[INPUT]

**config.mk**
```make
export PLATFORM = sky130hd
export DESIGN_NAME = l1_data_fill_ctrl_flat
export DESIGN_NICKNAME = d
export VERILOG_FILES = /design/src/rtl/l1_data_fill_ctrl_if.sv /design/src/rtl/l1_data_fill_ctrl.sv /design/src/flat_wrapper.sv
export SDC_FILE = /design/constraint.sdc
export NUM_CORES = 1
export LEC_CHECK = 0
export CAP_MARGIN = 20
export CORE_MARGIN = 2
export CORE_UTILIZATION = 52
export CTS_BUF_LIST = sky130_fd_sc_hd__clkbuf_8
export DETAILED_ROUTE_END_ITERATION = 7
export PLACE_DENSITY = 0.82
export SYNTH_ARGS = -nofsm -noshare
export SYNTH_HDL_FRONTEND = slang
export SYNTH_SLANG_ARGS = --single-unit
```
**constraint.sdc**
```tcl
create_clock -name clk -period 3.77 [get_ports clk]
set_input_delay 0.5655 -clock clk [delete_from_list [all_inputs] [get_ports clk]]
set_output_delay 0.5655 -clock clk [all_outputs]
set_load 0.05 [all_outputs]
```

[/INPUT]
[INPUT]

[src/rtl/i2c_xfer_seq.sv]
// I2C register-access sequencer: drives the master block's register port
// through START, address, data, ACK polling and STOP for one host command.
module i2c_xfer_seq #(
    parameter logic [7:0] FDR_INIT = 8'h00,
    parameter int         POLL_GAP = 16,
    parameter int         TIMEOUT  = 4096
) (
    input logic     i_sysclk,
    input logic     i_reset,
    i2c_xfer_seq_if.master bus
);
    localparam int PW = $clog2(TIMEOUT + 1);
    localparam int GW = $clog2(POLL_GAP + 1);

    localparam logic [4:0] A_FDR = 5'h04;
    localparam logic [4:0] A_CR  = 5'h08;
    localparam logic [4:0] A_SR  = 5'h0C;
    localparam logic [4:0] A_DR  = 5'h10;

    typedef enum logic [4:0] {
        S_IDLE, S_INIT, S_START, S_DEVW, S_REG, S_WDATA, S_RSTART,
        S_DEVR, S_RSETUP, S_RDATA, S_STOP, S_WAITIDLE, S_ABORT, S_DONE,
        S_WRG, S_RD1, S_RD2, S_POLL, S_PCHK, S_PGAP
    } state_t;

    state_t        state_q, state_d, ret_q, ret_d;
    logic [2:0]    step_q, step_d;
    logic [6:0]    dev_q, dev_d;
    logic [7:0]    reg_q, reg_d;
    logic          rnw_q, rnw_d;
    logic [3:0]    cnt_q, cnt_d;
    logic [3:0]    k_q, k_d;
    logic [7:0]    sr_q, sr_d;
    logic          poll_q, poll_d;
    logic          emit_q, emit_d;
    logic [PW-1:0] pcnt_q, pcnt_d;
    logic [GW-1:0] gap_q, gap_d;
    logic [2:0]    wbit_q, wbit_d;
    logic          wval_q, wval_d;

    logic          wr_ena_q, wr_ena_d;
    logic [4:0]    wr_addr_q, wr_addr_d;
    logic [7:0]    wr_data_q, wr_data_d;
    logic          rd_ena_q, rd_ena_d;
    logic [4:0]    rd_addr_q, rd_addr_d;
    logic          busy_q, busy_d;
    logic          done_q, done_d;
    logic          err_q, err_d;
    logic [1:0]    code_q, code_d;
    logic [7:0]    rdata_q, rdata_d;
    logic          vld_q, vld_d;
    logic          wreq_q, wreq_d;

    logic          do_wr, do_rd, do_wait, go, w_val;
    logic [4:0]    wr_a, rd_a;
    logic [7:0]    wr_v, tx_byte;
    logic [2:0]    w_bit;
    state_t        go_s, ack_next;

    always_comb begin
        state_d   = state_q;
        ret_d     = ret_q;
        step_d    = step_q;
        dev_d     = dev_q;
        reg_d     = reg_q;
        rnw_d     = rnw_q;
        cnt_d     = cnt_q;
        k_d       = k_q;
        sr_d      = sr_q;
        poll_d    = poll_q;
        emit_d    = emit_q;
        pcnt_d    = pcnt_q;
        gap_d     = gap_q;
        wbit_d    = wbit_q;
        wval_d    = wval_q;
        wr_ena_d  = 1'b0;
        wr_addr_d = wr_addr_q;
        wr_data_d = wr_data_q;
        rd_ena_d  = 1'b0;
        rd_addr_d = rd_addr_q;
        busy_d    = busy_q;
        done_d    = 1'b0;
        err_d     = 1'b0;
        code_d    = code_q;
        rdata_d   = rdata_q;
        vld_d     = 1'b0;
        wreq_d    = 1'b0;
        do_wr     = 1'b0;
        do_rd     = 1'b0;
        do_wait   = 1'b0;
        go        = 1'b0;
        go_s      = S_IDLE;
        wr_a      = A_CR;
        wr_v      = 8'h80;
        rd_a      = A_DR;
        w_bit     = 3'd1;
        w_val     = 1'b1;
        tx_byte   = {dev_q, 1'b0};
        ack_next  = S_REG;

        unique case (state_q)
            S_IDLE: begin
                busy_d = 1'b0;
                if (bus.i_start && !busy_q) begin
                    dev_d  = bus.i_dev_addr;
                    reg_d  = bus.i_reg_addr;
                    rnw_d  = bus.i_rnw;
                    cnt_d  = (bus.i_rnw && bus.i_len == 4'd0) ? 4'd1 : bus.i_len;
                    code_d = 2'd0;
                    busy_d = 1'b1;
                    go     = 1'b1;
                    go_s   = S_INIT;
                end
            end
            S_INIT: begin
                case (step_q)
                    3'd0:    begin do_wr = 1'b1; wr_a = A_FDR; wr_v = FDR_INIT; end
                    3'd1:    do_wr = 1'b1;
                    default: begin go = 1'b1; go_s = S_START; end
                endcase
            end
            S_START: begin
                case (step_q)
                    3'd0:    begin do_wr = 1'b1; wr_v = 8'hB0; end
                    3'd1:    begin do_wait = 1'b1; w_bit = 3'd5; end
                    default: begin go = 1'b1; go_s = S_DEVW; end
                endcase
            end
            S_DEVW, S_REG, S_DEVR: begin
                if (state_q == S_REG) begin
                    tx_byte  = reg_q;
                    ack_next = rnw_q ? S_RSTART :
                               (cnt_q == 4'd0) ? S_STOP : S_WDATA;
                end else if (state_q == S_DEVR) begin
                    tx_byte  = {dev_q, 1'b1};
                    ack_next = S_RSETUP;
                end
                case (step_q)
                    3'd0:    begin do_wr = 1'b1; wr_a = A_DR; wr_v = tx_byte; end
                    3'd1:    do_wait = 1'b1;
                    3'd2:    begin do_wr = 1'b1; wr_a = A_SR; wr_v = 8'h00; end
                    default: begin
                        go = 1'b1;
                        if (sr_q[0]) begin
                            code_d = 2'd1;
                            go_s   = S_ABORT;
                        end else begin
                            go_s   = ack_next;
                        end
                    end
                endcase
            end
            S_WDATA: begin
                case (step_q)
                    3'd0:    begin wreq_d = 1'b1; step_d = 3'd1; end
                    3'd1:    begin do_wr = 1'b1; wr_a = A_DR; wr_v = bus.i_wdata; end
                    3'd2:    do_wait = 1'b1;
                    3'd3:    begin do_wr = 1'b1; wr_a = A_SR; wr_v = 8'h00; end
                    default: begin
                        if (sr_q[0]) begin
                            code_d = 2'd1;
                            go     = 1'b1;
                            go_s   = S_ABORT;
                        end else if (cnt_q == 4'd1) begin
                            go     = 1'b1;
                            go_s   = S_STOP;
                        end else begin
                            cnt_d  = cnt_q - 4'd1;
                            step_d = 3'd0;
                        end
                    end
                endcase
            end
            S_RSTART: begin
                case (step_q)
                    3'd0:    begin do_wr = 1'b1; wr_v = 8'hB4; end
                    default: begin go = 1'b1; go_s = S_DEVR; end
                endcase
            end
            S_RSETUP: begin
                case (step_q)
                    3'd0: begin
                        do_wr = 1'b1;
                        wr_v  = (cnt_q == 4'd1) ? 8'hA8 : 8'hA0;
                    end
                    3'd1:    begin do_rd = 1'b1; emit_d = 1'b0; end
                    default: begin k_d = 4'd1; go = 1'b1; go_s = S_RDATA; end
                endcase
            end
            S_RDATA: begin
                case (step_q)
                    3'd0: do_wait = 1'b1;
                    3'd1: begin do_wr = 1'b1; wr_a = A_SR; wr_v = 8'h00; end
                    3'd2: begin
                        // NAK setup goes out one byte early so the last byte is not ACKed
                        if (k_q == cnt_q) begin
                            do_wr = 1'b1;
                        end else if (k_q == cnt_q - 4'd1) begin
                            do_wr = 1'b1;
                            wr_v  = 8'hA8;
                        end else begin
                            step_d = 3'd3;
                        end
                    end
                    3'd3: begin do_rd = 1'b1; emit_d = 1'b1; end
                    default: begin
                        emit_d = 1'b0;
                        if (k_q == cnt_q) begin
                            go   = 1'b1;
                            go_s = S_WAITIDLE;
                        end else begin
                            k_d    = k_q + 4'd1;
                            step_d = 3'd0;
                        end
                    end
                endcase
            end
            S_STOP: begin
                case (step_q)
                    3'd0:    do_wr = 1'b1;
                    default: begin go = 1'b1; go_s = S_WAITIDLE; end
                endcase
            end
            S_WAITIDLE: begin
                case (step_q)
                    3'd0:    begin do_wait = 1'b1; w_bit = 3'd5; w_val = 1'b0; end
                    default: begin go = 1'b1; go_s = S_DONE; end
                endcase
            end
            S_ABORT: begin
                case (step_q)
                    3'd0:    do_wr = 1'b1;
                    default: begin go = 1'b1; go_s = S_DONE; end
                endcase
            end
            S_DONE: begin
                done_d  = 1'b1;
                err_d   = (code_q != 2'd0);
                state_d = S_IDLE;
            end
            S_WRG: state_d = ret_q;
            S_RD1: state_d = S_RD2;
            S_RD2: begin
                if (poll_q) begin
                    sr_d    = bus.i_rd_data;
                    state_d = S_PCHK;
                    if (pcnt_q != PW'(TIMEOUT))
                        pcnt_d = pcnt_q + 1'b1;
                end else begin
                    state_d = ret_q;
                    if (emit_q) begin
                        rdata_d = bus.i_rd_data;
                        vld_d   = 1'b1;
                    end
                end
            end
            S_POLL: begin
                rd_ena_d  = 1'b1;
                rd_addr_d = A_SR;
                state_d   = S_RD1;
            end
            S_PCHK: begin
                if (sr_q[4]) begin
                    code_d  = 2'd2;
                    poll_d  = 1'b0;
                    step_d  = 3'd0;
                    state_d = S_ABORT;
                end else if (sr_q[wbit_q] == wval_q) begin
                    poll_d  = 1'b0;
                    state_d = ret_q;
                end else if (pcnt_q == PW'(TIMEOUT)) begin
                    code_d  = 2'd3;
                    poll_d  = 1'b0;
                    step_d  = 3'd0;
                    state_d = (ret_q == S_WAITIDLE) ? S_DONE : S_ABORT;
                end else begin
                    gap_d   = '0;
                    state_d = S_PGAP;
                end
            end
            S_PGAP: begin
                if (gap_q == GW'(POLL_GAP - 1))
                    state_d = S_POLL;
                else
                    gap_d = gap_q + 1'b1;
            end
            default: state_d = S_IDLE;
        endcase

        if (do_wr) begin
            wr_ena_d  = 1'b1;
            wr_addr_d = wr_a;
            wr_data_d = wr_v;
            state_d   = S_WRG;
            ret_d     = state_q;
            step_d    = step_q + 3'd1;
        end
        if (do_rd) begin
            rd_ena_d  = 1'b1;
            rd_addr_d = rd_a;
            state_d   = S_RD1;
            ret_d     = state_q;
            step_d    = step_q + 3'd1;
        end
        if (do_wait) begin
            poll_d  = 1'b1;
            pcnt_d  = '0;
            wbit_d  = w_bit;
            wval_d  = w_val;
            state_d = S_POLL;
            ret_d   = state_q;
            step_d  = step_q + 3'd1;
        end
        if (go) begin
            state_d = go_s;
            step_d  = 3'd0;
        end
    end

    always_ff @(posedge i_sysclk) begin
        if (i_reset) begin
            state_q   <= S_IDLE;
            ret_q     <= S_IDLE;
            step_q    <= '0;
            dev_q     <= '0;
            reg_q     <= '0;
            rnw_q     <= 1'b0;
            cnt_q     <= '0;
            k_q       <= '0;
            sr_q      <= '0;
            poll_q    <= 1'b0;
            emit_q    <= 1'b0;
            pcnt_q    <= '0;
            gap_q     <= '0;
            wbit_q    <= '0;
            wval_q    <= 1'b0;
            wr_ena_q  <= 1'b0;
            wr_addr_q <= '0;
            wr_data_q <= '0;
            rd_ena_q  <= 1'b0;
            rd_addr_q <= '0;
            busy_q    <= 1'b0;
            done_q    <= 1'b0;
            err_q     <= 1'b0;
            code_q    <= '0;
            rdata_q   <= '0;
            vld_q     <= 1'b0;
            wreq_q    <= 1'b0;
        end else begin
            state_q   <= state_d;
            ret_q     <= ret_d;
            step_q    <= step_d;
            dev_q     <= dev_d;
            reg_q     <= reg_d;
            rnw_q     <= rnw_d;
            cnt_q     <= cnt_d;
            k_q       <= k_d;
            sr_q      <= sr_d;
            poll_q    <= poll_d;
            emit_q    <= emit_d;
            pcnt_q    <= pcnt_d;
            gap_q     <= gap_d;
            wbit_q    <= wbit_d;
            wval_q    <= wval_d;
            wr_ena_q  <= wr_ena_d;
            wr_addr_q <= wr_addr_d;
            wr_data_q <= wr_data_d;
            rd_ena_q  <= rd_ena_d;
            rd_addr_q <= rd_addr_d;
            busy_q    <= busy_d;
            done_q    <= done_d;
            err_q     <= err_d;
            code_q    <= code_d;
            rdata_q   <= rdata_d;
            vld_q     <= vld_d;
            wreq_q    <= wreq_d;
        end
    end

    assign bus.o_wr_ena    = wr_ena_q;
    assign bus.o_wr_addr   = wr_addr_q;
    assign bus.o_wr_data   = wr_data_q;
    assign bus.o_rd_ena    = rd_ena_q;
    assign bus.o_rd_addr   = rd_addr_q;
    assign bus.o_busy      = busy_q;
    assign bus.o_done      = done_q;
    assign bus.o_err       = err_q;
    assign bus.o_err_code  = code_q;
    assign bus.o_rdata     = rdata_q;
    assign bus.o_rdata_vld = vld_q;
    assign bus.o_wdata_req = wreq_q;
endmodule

[/INPUT]

Lines with "default": state how many there are in the records, and nothing more.

» SOLUTION TO THIS EXERCISE
11